══ AVAILABLE DATA ══

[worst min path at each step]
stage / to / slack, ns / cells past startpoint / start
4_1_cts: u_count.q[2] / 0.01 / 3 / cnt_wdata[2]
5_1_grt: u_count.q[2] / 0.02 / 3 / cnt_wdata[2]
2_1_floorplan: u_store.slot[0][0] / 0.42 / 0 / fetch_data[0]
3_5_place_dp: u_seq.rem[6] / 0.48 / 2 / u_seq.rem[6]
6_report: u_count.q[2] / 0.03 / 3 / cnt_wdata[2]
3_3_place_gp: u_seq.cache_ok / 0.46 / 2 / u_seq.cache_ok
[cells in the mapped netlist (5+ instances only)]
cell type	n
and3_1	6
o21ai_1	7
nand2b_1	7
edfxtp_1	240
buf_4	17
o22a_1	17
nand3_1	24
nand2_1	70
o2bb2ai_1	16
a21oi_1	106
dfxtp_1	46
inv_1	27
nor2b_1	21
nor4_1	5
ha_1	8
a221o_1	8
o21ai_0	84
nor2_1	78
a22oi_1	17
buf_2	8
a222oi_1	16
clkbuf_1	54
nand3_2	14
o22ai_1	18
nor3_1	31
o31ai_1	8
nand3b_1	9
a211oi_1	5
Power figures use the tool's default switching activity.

═══
══ AVAILABLE DATA ══

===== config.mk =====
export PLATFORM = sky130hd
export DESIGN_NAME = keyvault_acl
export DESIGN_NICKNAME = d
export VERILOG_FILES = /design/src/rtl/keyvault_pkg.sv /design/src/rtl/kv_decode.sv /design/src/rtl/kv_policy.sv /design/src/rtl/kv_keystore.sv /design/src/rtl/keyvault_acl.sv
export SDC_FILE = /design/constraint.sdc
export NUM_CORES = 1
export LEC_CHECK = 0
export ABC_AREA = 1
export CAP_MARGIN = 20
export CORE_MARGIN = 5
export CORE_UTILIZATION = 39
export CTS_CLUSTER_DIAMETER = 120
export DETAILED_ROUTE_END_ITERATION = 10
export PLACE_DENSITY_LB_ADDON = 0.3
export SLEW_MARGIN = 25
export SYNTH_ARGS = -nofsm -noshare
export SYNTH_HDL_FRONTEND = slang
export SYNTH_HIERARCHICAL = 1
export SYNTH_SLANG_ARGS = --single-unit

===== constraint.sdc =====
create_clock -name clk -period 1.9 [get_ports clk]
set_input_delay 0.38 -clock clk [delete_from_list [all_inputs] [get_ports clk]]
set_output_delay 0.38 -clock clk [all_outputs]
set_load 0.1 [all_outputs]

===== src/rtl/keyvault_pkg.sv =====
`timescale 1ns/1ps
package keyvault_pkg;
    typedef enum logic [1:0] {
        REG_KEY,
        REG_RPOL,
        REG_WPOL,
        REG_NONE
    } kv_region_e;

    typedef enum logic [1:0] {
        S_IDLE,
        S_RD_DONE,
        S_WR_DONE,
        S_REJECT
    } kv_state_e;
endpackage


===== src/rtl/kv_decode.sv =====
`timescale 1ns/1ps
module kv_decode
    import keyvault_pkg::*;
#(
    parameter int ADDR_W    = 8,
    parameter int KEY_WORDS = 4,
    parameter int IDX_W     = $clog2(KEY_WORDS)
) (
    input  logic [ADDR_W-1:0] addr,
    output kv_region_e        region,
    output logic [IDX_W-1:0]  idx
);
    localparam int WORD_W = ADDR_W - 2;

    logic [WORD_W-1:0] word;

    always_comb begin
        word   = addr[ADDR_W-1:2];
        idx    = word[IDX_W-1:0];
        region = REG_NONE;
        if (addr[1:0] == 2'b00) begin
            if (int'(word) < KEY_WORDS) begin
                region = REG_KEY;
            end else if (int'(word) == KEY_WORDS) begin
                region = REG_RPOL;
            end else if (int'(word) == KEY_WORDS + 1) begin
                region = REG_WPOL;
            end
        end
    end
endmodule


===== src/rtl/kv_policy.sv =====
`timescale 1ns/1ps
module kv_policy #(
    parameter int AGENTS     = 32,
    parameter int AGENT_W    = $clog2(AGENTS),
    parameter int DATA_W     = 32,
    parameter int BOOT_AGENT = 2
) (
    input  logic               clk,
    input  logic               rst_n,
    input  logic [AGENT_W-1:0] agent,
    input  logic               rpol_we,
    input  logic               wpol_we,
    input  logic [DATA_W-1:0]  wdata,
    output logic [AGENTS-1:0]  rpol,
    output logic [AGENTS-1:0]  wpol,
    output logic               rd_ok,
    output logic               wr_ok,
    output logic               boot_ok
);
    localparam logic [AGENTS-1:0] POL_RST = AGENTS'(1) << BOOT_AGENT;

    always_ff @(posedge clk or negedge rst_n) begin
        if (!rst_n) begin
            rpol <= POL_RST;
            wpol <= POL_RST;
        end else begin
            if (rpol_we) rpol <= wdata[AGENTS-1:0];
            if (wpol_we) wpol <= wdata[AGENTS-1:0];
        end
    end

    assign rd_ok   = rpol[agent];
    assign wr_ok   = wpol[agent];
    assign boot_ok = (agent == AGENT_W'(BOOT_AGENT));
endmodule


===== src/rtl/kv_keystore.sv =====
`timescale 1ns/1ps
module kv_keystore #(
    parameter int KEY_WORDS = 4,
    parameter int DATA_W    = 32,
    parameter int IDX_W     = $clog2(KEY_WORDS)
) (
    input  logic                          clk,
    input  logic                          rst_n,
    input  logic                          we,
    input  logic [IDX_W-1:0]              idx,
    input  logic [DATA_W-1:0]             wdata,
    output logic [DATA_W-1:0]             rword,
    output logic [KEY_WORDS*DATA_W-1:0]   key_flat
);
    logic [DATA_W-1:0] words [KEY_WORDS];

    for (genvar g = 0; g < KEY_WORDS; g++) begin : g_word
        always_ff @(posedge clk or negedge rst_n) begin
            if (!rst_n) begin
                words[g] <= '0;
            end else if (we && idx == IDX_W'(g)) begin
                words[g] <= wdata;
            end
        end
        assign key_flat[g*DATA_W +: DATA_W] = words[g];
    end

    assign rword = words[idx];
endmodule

═══

Your answer must be a single number: the count of lines in these records that contain "cells".

■ **OUTPUT FOR THIS EXERCISE**
2